**YOUR ASSIGNMENT**
Gather each line containing the string "rounded" from these entries.

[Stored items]
# # # # #

<file path="src/rtl/mfc_pkg.sv">
// Package: shared constants and the constant function that fills the
// filter factor table. Assumes N is a power of two and frac < 62.
package mfc_pkg;

    localparam int IN_STAGES  = 2;  // input rounding + table read
    localparam int MUL_STAGES = 4;  // complex multiplier
    localparam int ADD_STAGES = 1;  // complex adder
    localparam int OUT_STAGES = 1;  // output rounding
    localparam int PIPE_LAT   = IN_STAGES + MUL_STAGES + ADD_STAGES + OUT_STAGES;

    // Map an unsigned transform index to its signed frequency.
    function automatic int signed_freq(input int k, input int n);
        if (k < n / 2) return k;
        return k - n;
    endfunction

    // Imaginary factor p/(p^2+q^2) scaled by 2^frac, rounded half away
    // from zero and clamped to a cw-bit symmetric range.
    function automatic longint factor_val(input int r, input int c, input int n,
                                          input int frac, input int cw);
        int     p;
        int     q;
        longint d;
        longint num;
        longint mag;
        longint lim;
        p = signed_freq(r, n);
        q = signed_freq(c, n);
        d = longint'(p * p + q * q);
        if (d == 0) return 0;
        num = longint'(p) <<< frac;
        if (num < 0) mag = ((-num) * 2 + d) / (2 * d);
        else         mag = (num * 2 + d) / (2 * d);
        lim = (longint'(1) <<< (cw - 1)) - 1;
        if (mag > lim) mag = lim;
        if (num < 0) return -mag;
        return mag;
    endfunction

endpackage

</file>
<file path="src/rtl/mfc_round.sv">
// Registered rounder: drops SHIFT low bits of a signed value with round
// half away from zero, then clamps to +/-(2^(OW-1)-1).
// Assumes IW >= OW and IW - SHIFT >= 1.
module mfc_round #(
    parameter int IW    = 22,
    parameter int OW    = 18,
    parameter int SHIFT = 4
) (
    input  logic                 clk,
    input  logic                 rst_n,
    input  logic signed [IW-1:0] din,
    output logic signed [OW-1:0] dout
);
    localparam int EW = IW + 1;
    localparam logic signed [EW-1:0] HALF  = EW'((64'd1 << SHIFT) >> 1);
    localparam logic signed [EW-1:0] NBIAS = (SHIFT > 0) ? HALF - EW'(1) : EW'(0);
    localparam logic signed [EW-1:0] MAXV  = EW'((64'd1 << (OW - 1)) - 64'd1);

    logic signed [EW-1:0] ext;
    logic signed [EW-1:0] biased;
    logic signed [EW-1:0] shifted;
    logic signed [EW-1:0] clamped;

    // Bias toward zero-symmetric rounding, shift, then clamp.
    always_comb begin
        ext     = EW'(din);
        biased  = din[IW-1] ? (ext + NBIAS) : (ext + HALF);
        shifted = biased >>> SHIFT;
        if (shifted > MAXV)       clamped = MAXV;
        else if (shifted < -MAXV) clamped = -MAXV;
        else                      clamped = shifted;
    end

    // Register the rounded result.
    always_ff @(posedge clk) begin
        if (!rst_n) dout <= '0;
        else        dout <= OW'(clamped);
    end
endmodule

</file>
<file path="src/rtl/mfc_factor_rom.sv">
// Constant filter factor table with PORTS registered read ports.
// The real and imaginary parts are kept as separate arrays. Contents
// are computed at elaboration from mfc_pkg::factor_val.
module mfc_factor_rom #(
    parameter int LOG2N     = 3,
    parameter int COEF_W    = 16,
    parameter int COEF_FRAC = 14,
    parameter int PORTS     = 2
) (
    input  logic                               clk,
    input  logic                               rst_n,
    input  logic [PORTS-1:0][LOG2N-1:0]        rd_row,
    input  logic [PORTS-1:0][LOG2N-1:0]        rd_col,
    output logic [PORTS-1:0][COEF_W-1:0]       rd_re,
    output logic [PORTS-1:0][COEF_W-1:0]       rd_im
);
    localparam int N     = 1 << LOG2N;
    localparam int DEPTH = N * N;

    logic [COEF_W-1:0] tab_re [DEPTH];
    logic [COEF_W-1:0] tab_im [DEPTH];

    // Fill both tables with constants.
    for (genvar e = 0; e < DEPTH; e++) begin : g_fill
        assign tab_re[e] = '0;
        assign tab_im[e] = COEF_W'(mfc_pkg::factor_val(e / N, e % N, N, COEF_FRAC, COEF_W));
    end

    // One registered lookup per port.
    for (genvar k = 0; k < PORTS; k++) begin : g_port
        always_ff @(posedge clk) begin
            if (!rst_n) begin
                rd_re[k] <= '0;
                rd_im[k] <= '0;
            end else begin
                rd_re[k] <= tab_re[{rd_row[k], rd_col[k]}];
                rd_im[k] <= tab_im[{rd_row[k], rd_col[k]}];
            end
        end
    end
endmodule

</file>
<file path="src/rtl/mfc_cmul.sv">
// Four-stage pipelined complex multiplier built from four real products.
// Stage 1 registers the operands, stage 2 the products, stage 3 re-times
// the products, and stage 4 forms re = rr - ii and im = ri + ir.
// Full precision, no rounding.
module mfc_cmul #(
    parameter int AW = 18,
    parameter int BW = 16,
    localparam int PW = AW + BW,
    localparam int YW = PW + 1
) (
    input  logic                 clk,
    input  logic                 rst_n,
    input  logic signed [AW-1:0] a_re,
    input  logic signed [AW-1:0] a_im,
    input  logic signed [BW-1:0] b_re,
    input  logic signed [BW-1:0] b_im,
    output logic signed [YW-1:0] y_re,
    output logic signed [YW-1:0] y_im
);
    logic signed [AW-1:0] ar_q, ai_q;
    logic signed [BW-1:0] br_q, bi_q;
    logic signed [PW-1:0] p_rr, p_ii, p_ri, p_ir;
    logic signed [PW-1:0] q_rr, q_ii, q_ri, q_ir;

    // Stage 1: capture the operands.
    always_ff @(posedge clk) begin
        if (!rst_n) begin
            ar_q <= '0; ai_q <= '0; br_q <= '0; bi_q <= '0;
        end else begin
            ar_q <= a_re; ai_q <= a_im; br_q <= b_re; bi_q <= b_im;
        end
    end

    // Stage 2: four real products.
    always_ff @(posedge clk) begin
        if (!rst_n) begin
            p_rr <= '0; p_ii <= '0; p_ri <= '0; p_ir <= '0;
        end else begin
            p_rr <= PW'(ar_q) * PW'(br_q);
            p_ii <= PW'(ai_q) * PW'(bi_q);
            p_ri <= PW'(ar_q) * PW'(bi_q);
            p_ir <= PW'(ai_q) * PW'(br_q);
        end
    end

    // Stage 3: re-time the products ahead of the add/subtract.
    always_ff @(posedge clk) begin
        if (!rst_n) begin
            q_rr <= '0; q_ii <= '0; q_ri <= '0; q_ir <= '0;
        end else begin
            q_rr <= p_rr; q_ii <= p_ii; q_ri <= p_ri; q_ir <= p_ir;
        end
    end

    // Stage 4: subtract for the real part, add for the imaginary part.
    always_ff @(posedge clk) begin
        if (!rst_n) begin
            y_re <= '0; y_im <= '0;
        end else begin
            y_re <= YW'(q_rr) - YW'(q_ii);
            y_im <= YW'(q_ri) + YW'(q_ir);
        end
    end
endmodule

</file>
<file path="src/rtl/mfc_coef_unit.sv">
// Modal Fourier coefficient unit. Rounds two input spectra to MUL_W bits,
// looks up the shared filter factor (x at row/col, y at col/row),
// multiplies each spectrum by its factor, adds the two products and
// rounds the sum to OUT_W bits. Fixed latency of mfc_pkg::PIPE_LAT
// cycles. A valid bit travels with the data. Assumes IN_W >= MUL_W.
module mfc_coef_unit #(
    parameter int LOG2N     = 3,
    parameter int IN_W      = 22,
    parameter int MUL_W     = 18,
    parameter int COEF_W    = 16,
    parameter int COEF_FRAC = 14,
    parameter int OUT_W     = 16
) (
    input  logic                    clk,
    input  logic                    rst_n,
    input  logic                    in_valid,
    input  logic [LOG2N-1:0]        in_row,
    input  logic [LOG2N-1:0]        in_col,
    input  logic signed [IN_W-1:0]  sx_re,
    input  logic signed [IN_W-1:0]  sx_im,
    input  logic signed [IN_W-1:0]  sy_re,
    input  logic signed [IN_W-1:0]  sy_im,
    output logic                    out_valid,
    output logic signed [OUT_W-1:0] out_re,
    output logic signed [OUT_W-1:0] out_im
);
    localparam int LAT    = mfc_pkg::PIPE_LAT;
    localparam int LANES  = 4;
    localparam int PATHS  = 2;
    localparam int IN_SH  = IN_W - MUL_W;
    localparam int PROD_W = MUL_W + COEF_W + 1;
    localparam int SUM_W  = PROD_W + 1;

    logic signed [IN_W-1:0]  lane_in  [LANES];
    logic signed [MUL_W-1:0] lane_rnd [LANES];
    logic signed [MUL_W-1:0] lane_d   [LANES];
    logic [LOG2N-1:0]        row_q, col_q;
    logic [PATHS-1:0][LOG2N-1:0]  rom_row, rom_col;
    logic [PATHS-1:0][COEF_W-1:0] rom_re, rom_im;
    logic signed [PROD_W-1:0] prod_re [PATHS];
    logic signed [PROD_W-1:0] prod_im [PATHS];
    logic signed [SUM_W-1:0]  sum_re, sum_im;
    logic [LAT-1:0]           vpipe;

    assign lane_in[0] = sx_re;
    assign lane_in[1] = sx_im;
    assign lane_in[2] = sy_re;
    assign lane_in[3] = sy_im;

    // Input rounding, one rounder per spectrum component.
    for (genvar l = 0; l < LANES; l++) begin : g_in_rnd
        mfc_round #(.IW(IN_W), .OW(MUL_W), .SHIFT(IN_SH)) u_rnd (
            .clk(clk), .rst_n(rst_n), .din(lane_in[l]), .dout(lane_rnd[l])
        );
    end

    // Capture the indices alongside the rounded data.
    always_ff @(posedge clk) begin
        if (!rst_n) begin
            row_q <= '0;
            col_q <= '0;
        end else begin
            row_q <= in_row;
            col_q <= in_col;
        end
    end

    // Delay the rounded data one cycle to line it up with the table read.
    always_ff @(posedge clk) begin
        if (!rst_n) begin
            for (int l = 0; l < LANES; l++) lane_d[l] <= '0;
        end else begin
            for (int l = 0; l < LANES; l++) lane_d[l] <= lane_rnd[l];
        end
    end

    // Port 0 serves the x path, port 1 the y path at the transposed address.
    assign rom_row[0] = row_q;
    assign rom_col[0] = col_q;
    assign rom_row[1] = col_q;
    assign rom_col[1] = row_q;

    mfc_factor_rom #(
        .LOG2N(LOG2N), .COEF_W(COEF_W), .COEF_FRAC(COEF_FRAC), .PORTS(PATHS)
    ) u_rom (
        .clk(clk), .rst_n(rst_n),
        .rd_row(rom_row), .rd_col(rom_col),
        .rd_re(rom_re), .rd_im(rom_im)
    );

    // One complex multiplier per gradient path.
    for (genvar g = 0; g < PATHS; g++) begin : g_path
        mfc_cmul #(.AW(MUL_W), .BW(COEF_W)) u_cmul (
            .clk(clk), .rst_n(rst_n),
            .a_re(lane_d[2*g]), .a_im(lane_d[2*g+1]),
            .b_re(signed'(rom_re[g])), .b_im(signed'(rom_im[g])),
            .y_re(prod_re[g]), .y_im(prod_im[g])
        );
    end

    // Complex adder: real and imaginary sums in parallel.
    always_ff @(posedge clk) begin
        if (!rst_n) begin
            sum_re <= '0;
            sum_im <= '0;
        end else begin
            sum_re <= SUM_W'(prod_re[0]) + SUM_W'(prod_re[1]);
            sum_im <= SUM_W'(prod_im[0]) + SUM_W'(prod_im[1]);
        end
    end

    // Output rounding to the width of the following inverse transform.
    mfc_round #(.IW(SUM_W), .OW(OUT_W), .SHIFT(COEF_FRAC)) u_out_re (
        .clk(clk), .rst_n(rst_n), .din(sum_re), .dout(out_re)
    );
    mfc_round #(.IW(SUM_W), .OW(OUT_W), .SHIFT(COEF_FRAC)) u_out_im (
        .clk(clk), .rst_n(rst_n), .din(sum_im), .dout(out_im)
    );

    // Valid bit shifted along with the data.
    always_ff @(posedge clk) begin
        if (!rst_n) vpipe <= '0;
        else        vpipe <= {vpipe[LAT-2:0], in_valid};
    end

    assign out_valid = vpipe[LAT-1];
endmodule

</file>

# # # # #

**SOLUTION FOR THIS EXERCISE**
    // Imaginary factor p/(p^2+q^2) scaled by 2^frac, rounded half away
    // Register the rounded result.
    // Capture the indices alongside the rounded data.
    // Delay the rounded data one cycle to line it up with the table read.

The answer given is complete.